Daily Notes: 2025-12-20
ML Notes
Bias Variance & Regularization
The five-step process that the authors propose in the paper Prediction of Advertiser Churn for Google AdWords:
- Select samples for analysis
- Define churn and select features (potential explanatory variables)
- Process data: transform features and impute missing values
- The goal of the third step is to generate more discriminating/relevant features to predict churn. This can be done via linear or non-linear transformations. Some examples are PCA, LDA, data preprocessing.
- Build predictive models
- Evaluate trained models

Bias Variance
- Underfitting: High Bias
- Overfitting: High Variance
- Think of bias in ML as a algorithm’s preconception of the shape of the model.

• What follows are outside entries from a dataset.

**src/rtl/upc_pkg.sv**
```systemverilog
// Shared opcode encodings for the uPC flow-control instructions.
package upc_pkg;

  localparam logic [3:0] OP_JZ   = 4'b1000;
  localparam logic [3:0] OP_JNZ  = 4'b1001;
  localparam logic [3:0] OP_JMP  = 4'b1010;
  localparam logic [3:0] OP_RET0 = 4'b1100;
  localparam logic [3:0] OP_RET1 = 4'b1101;
  localparam logic [3:0] OP_CALL = 4'b1110;

  // True for either return encoding.
  function automatic logic is_ret(input logic [3:0] op);
    return (op == OP_RET0) || (op == OP_RET1);
  endfunction

endpackage

```
**src/rtl/upc_return_stack.sv**
```systemverilog
// Parametrised LIFO of return addresses. Push-when-full and pop-when-empty
// are silently ignored; the caller is responsible for flagging them.
module upc_return_stack
  import upc_pkg::*;
#(
  parameter int W     = 8,
  parameter int DEPTH = 4,
  parameter int SP_W  = $clog2(DEPTH + 1)
) (
  input  logic            clock,
  input  logic            reset,
  input  logic            push,
  input  logic            pop,
  input  logic [W-1:0]    din,
  output logic [W-1:0]    top,
  output logic [SP_W-1:0] level,
  output logic            full,
  output logic            empty
);

  logic [W-1:0]    mem_r [DEPTH];
  logic [SP_W-1:0] level_r;
  logic [SP_W-1:0] top_idx_s;
  logic [W-1:0]    top_s;
  logic            full_s;
  logic            empty_s;

  // Flag decode and top-of-stack select from the registered level.
  always_comb begin
    full_s    = (level_r == SP_W'(DEPTH));
    empty_s   = (level_r == SP_W'(1'b0));
    top_idx_s = level_r - SP_W'(1'b1);
    top_s     = '0;
    for (int i = 0; i < DEPTH; i++) begin
      top_s = top_s | (((SP_W'(i) == top_idx_s) && !empty_s) ? mem_r[i] : W'(1'b0));
    end
  end

  // Level counter: one step up on an accepted push, one down on an accepted pop.
  always_ff @(posedge clock) begin
    if (reset) begin
      level_r <= '0;
    end else if (push && !full_s) begin
      level_r <= level_r + SP_W'(1'b1);
    end else if (pop && !empty_s) begin
      level_r <= level_r - SP_W'(1'b1);
    end else begin
      level_r <= level_r;
    end
  end

  // Entry storage: written at the current level on an accepted push; contents need no reset.
  always_ff @(posedge clock) begin
    for (int i = 0; i < DEPTH; i++) begin
      if (push && !full_s && (SP_W'(i) == level_r)) begin
        mem_r[i] <= din;
      end
    end
  end

  assign top   = top_s;
  assign level = level_r;
  assign full  = full_s;
  assign empty = empty_s;

endmodule

```
**src/rtl/upc_flow_sequencer.sv**
```systemverilog
// Program-flow sequencer: owns the program counter, executes jump/call/return
// and keeps sticky stack overflow/underflow flags.
module upc_flow_sequencer
  import upc_pkg::*;
#(
  parameter  int PC_W        = 8,
  parameter  int STACK_DEPTH = 4,
  localparam int SP_W        = $clog2(STACK_DEPTH + 1)
) (
  input  logic            clock,
  input  logic            reset,
  input  logic            step,
  input  logic [3:0]      opcode,
  input  logic [PC_W-1:0] target,
  input  logic            zero_flag,
  input  logic            clear_err,
  output logic [PC_W-1:0] pc,
  output logic [SP_W-1:0] stack_level,
  output logic            stack_full,
  output logic            stack_empty,
  output logic            err_overflow,
  output logic            err_underflow
);

  logic [PC_W-1:0] pc_r;
  logic [PC_W-1:0] pc_next_s;
  logic [PC_W-1:0] pc_inc_s;
  logic [PC_W-1:0] stack_top_s;
  logic            full_s;
  logic            empty_s;
  logic            push_s;
  logic            pop_s;
  logic            ovf_evt_s;
  logic            unf_evt_s;
  logic            err_overflow_r;
  logic            err_underflow_r;

  upc_return_stack #(
    .W     (PC_W),
    .DEPTH (STACK_DEPTH),
    .SP_W  (SP_W)
  ) u_stack (
    .clock (clock),
    .reset (reset),
    .push  (push_s),
    .pop   (pop_s),
    .din   (pc_inc_s),
    .top   (stack_top_s),
    .level (stack_level),
    .full  (full_s),
    .empty (empty_s)
  );

  // Next-pc mux plus stack control and error events for the current opcode.
  always_comb begin
    pc_inc_s  = pc_r + PC_W'(1'b1);
    pc_next_s = pc_r;
    push_s    = 1'b0;
    pop_s     = 1'b0;
    ovf_evt_s = 1'b0;
    unf_evt_s = 1'b0;
    if (step) begin
      case (opcode)
        OP_JZ:   pc_next_s = zero_flag ? target : pc_inc_s;
        OP_JNZ:  pc_next_s = zero_flag ? pc_inc_s : target;
        OP_JMP:  pc_next_s = target;
        OP_RET0,
        OP_RET1: begin
          if (empty_s) begin
            pc_next_s = pc_inc_s;
            unf_evt_s = 1'b1;
          end else begin
            pc_next_s = stack_top_s;
            pop_s     = 1'b1;
          end
        end
        OP_CALL: begin
          if (full_s) begin
            pc_next_s = pc_inc_s;
            ovf_evt_s = 1'b1;
          end else begin
            pc_next_s = target;
            push_s    = 1'b1;
          end
        end
        default: pc_next_s = pc_inc_s;
      endcase
    end else begin
      pc_next_s = pc_r;
    end
  end

  // Program counter register.
  always_ff @(posedge clock) begin
    if (reset) begin
      pc_r <= '0;
    end else begin
      pc_r <= pc_next_s;
    end
  end

  // Sticky error flags: a new event beats a simultaneous clear.
  always_ff @(posedge clock) begin
    if (reset) begin
      err_overflow_r  <= 1'b0;
      err_underflow_r <= 1'b0;
    end else begin
      if (ovf_evt_s) begin
        err_overflow_r <= 1'b1;
      end else if (clear_err) begin
        err_overflow_r <= 1'b0;
      end else begin
        err_overflow_r <= err_overflow_r;
      end
      if (unf_evt_s) begin
        err_underflow_r <= 1'b1;
      end else if (clear_err) begin
        err_underflow_r <= 1'b0;
      end else begin
        err_underflow_r <= err_underflow_r;
      end
    end
  end

  assign pc            = pc_r;
  assign stack_full    = full_s;
  assign stack_empty   = empty_s;
  assign err_overflow  = err_overflow_r;
  assign err_underflow = err_underflow_r;

endmodule

```
**config.mk**
```make
export PLATFORM = sky130hd
export DESIGN_NAME = upc_flow_sequencer
export DESIGN_NICKNAME = d
export VERILOG_FILES = /design/src/rtl/upc_pkg.sv /design/src/rtl/upc_return_stack.sv /design/src/rtl/upc_flow_sequencer.sv
export SDC_FILE = /design/constraint.sdc
export NUM_CORES = 1
export LEC_CHECK = 0
export CORE_MARGIN = 2
export CORE_UTILIZATION = 30
export CTS_BUF_LIST = sky130_fd_sc_hd__clkbuf_8
export CTS_CLUSTER_DIAMETER = 80
export DETAILED_ROUTE_END_ITERATION = 7
export PLACE_DENSITY = 0.49
export SKIP_LAST_GASP = 1
export SYNTH_ARGS = -nofsm -noshare
export SYNTH_HDL_FRONTEND = slang
export SYNTH_SLANG_ARGS = --single-unit
```
**constraint.sdc**
```tcl
create_clock -name clock -period 2.35 [get_ports clock]
set_input_delay 0.235 -clock clock [delete_from_list [all_inputs] [get_ports clock]]
set_output_delay 0.235 -clock clock [all_outputs]
set_load 0.03 [all_outputs]
```
### Yosys cells after proc, flatten, opt, wreduce, memory -nomap -nowiden

Memories as Yosys holds them, arrays and structs flattened.
Index checks and enable logic that the tools add are counted.

| storage, ports and cells | value |
|---|---|
| memories | 1 |
| output and inout bits | 15 |
| register bits | 13 |
| word-level logic and storage cells | 88 |
| bits in writable memories | 32 |

Memory list:

| name | words | bits a word | rd ports | clocked after Yosys merged registers in | write ports | RTL line | text |
|---|---|---|---|---|---|---|---|
| u_stack.mem_r | 4 | 8 | 4 | 0 | 1 | upc_return_stack.sv:21 | `logic [W-1:0] mem_r [DEPTH];` |

| operators by class | value |
|---|---|
| $add $sub $neg | 3 |
| mux-type cells | 43 |
| reductions and logical operators | 21 |
| bitwise operators | 3 |
| eq/ne operators | 13 |

Operator list:

| operator | count |
|---|---|
| $mux 8 | 11 |
| $pmux 8 s5 | 1 |
| $mux 1 | 26 |
| $eq 4x4->1 const B | 6 |
| $or 8x8->8 | 3 |
| $reduce_or 8->1 | 3 |
| $eq 2x3->1 const A | 4 |
| $logic_and 1x1->1 | 10 |
| $add 8x1->8 const B | 1 |
| $eq 1x3->1 const A | 2 |
| $logic_not 3->1 | 2 |
| $mux 2 | 3 |
| $mux 3 | 2 |
| $reduce_bool 2->1 | 3 |
| $add 3x1->3 const B | 1 |
| $eq 3x3->1 const B | 1 |
| $sub 3x1->3 const B | 1 |
| $logic_not 1->1 | 2 |
| $reduce_or 2->1 | 1 |

### Logic depth before layout (Yosys ltp)

| logic depth | value |
|---|---|
| depth in word-level cells | 12 |
| mapped depth | 9 |
| depth with buffers taken out | 8 |

### Modules after synthesis

A second synthesis with hierarchy kept.

| unflattened totals | value |
|---|---|
| cell total of the unflattened synthesis | 209 |
| area, all modules | 2353.5 um^2 |

Modules (own cells, without submodules):

| module | cells each | area an instance (um^2) | sequential area each (um^2) | times used |
|---|---|---|---|---|
| upc_return_stack | 116 | 1597.8 | 1021.0 | 1 |
| upc_flow_sequencer | 93 | 755.7 | 200.2 | 1 |

### Worst setup path before layout

OpenSTA, ideal clock, no wires.

| timing | value |
|---|---|
| kind | reg2reg |
| start | register u_stack.level_r[0] (netlist: u_stack.level[0]) |
| end | memory u_stack.mem_r[3][0], enable pin |
| period minus slack after synthesis | 2.447 ns |
| arrival | 2.076 ns |
| buffers on the path | 0 |
| slack | -0.097 ns |
| required time | 1.979 ns |
| cell stages (with the launch flop) | 7 |
| cells stage by stage | dfxtp_1 > inv_1 > ha_1 > nand2_2 > inv_2 > or4_4 > nor2_1 |

| on the way | value |
|---|---|
| word-level cells in the longest chain between the ends | 12 |

RTL lines:

| element | RTL line | text |
|---|---|---|
| start: declaration | upc_return_stack.sv:22 | `logic [SP_W-1:0] level_r;` |
| start signal: assignment | upc_return_stack.sv:44 | `level_r <= level_r + SP_W'(1'b1);` |
| start signal: assignment | upc_return_stack.sv:46 | `level_r <= level_r - SP_W'(1'b1);` |
| start signal: assignment | upc_return_stack.sv:48 | `level_r <= level_r;` |
| $eq 3x3->1 * | upc_return_stack.sv:30 | `full_s = (level_r == SP_W'(DEPTH));` |
| net stack_full | upc_flow_sequencer.sv:19 | `output logic stack_full,` |
| $mux 1 | upc_flow_sequencer.sv:78 | `if (full_s) begin` |
| $mux 1 | upc_flow_sequencer.sv:63 | `case (opcode)` |
| $mux 1 | upc_flow_sequencer.sv:62 | `if (step) begin` |
| $logic_and 1x1->1 * | upc_return_stack.sv:55 | `if (push && !full_s && (SP_W'(i) == level_r)) begin` |
| $logic_and 1x1->1 | upc_return_stack.sv:55 |  |
| $mux 1 | upc_return_stack.sv:55 |  |
| $mux 1 (implied by the code) | upc_return_stack.sv:56 | `mem_r[i] <= din;` |
| $reduce_or 8->1 (no source line) | - |  |
| $mux 2 (no source line) or $mux 1 (tied branches) (3 in a row) | - |  |
| end: declaration | upc_return_stack.sv:21 |  |

The timed path passes the listed nets; every way through them passes the cells marked *.

### Worst setup path in the final report

| timing | value |
|---|---|
| start | register u_stack.level_r[0] (netlist: u_stack.level[0]) |
| end | output port stack_empty |

| on the way | value |
|---|---|
| word-level cells in the longest chain between the ends | 1 |

RTL lines:

| element | RTL line | text |
|---|---|---|
| $logic_not 3->1 | upc_return_stack.sv:31 | `empty_s = (level_r == SP_W'(1'b0));` |
| end: declaration | upc_flow_sequencer.sv:20 | `output logic stack_empty,` |

Every way passes these cells.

- Think of variance in ML as how much the model might change based on new data. For a regression model, if it’s overfit on your dataset, then new data will lead to a wildly different model.
- Workflow: Fit an algorithm that’s “quick & dirty” then understand whether it’s high bias or high variance and improve it.
- Regression models & Classification models are both subject to bias variance.
Regularization
The Linear Regression Objective Function (“Least Squares Cost Function”) is:
\(\min_{\theta}\; \frac{1}{2}\sum_{i=1}^{m}\left\|y^{(i)}-\theta^{T}x^{(i)}\right\|^{2}\)
- \(\min_{\theta}\): Choose a \(\theta\) that minimizes the total squared residual magnitude across all training examples.
- \(\frac{1}{2}\) doesn’t change the minimizer, and is included for algebraic convenience (to get rid of the factor of 2 when differentiating a squared term)
- \(\sum_{i=1}^{m}\) is the sum across \(m\) training examples
- With linear regression, the predictor \(\hat{y}^{(i)}\) is the dot product \(\theta^{T}x^{(i)}\). This is the guess of the model. It is linear with the parameters in that \(\theta\) only appears to the first power. This is very important! Optimization becomes harder (you can use gradient descent for local minima) with non-linear parameters.
- If \(y^{i} \in \mathbb{R}\) (a scalar output), then the Euclidean norm \(\left\| \right\|\) is redundant (you can use \((...)\) instead).
- But given that \(y^{i} \in \mathbb{R}^{k}\) (a vector output), then you need the Euclidean norm.
To add Regularization, you add a regularization term:
\(\min_{\theta}\; \frac{1}{2}\sum_{i=1}^{m}\left\|y^{(i)}-\theta^{T}x^{(i)}\right\|^{2} + \lambda\left\|\theta\right\|^{2}\)
Sometimes you write multiply \(\lambda\) by \(\frac{1}{2}\) to make derivation easier:
\(\min_{\theta}\; \frac{1}{2}\sum_{i=1}^{m}\left\|y^{(i)}-\theta^{T}x^{(i)}\right\|^{2} + \frac{\lambda}{2}\left\|\theta\right\|^{2}\)
- The advantage of adding a small \(\lambda\) (say, \(\lambda = 1\)) is that it penalizes \(\theta\) from being too big. Therefore, it makes it harder for the learning algorithm to overfit the data.
- If \(\lambda\) is too big (say, \(\lambda = 1000\)), however, you risk underfitting the data.
Personal Notes
Self-directed projects are hard to understand where to begin, so I read two papers for examples of Classification: Prediction of Advertiser Churn for Google AdWords and Building Airbnb Categories with ML and Human-in-the-Loop.
For the AdWords paper, I found it interesting that the definition of “customer churn” was not well-defined.
The challenge with top-down learning is that groping around in the dark can be incredibly demotivating. Watching the Stanford lectures felt like a breath of fresh air. I was also able to focus more effectively than just openly learning. Seems like the optimal balance is to have both.
Used Andrew Ng’s lectures on data splits to understand how to split data for my project.
Used Chris Piech’s lecture to understand Logistic Regression.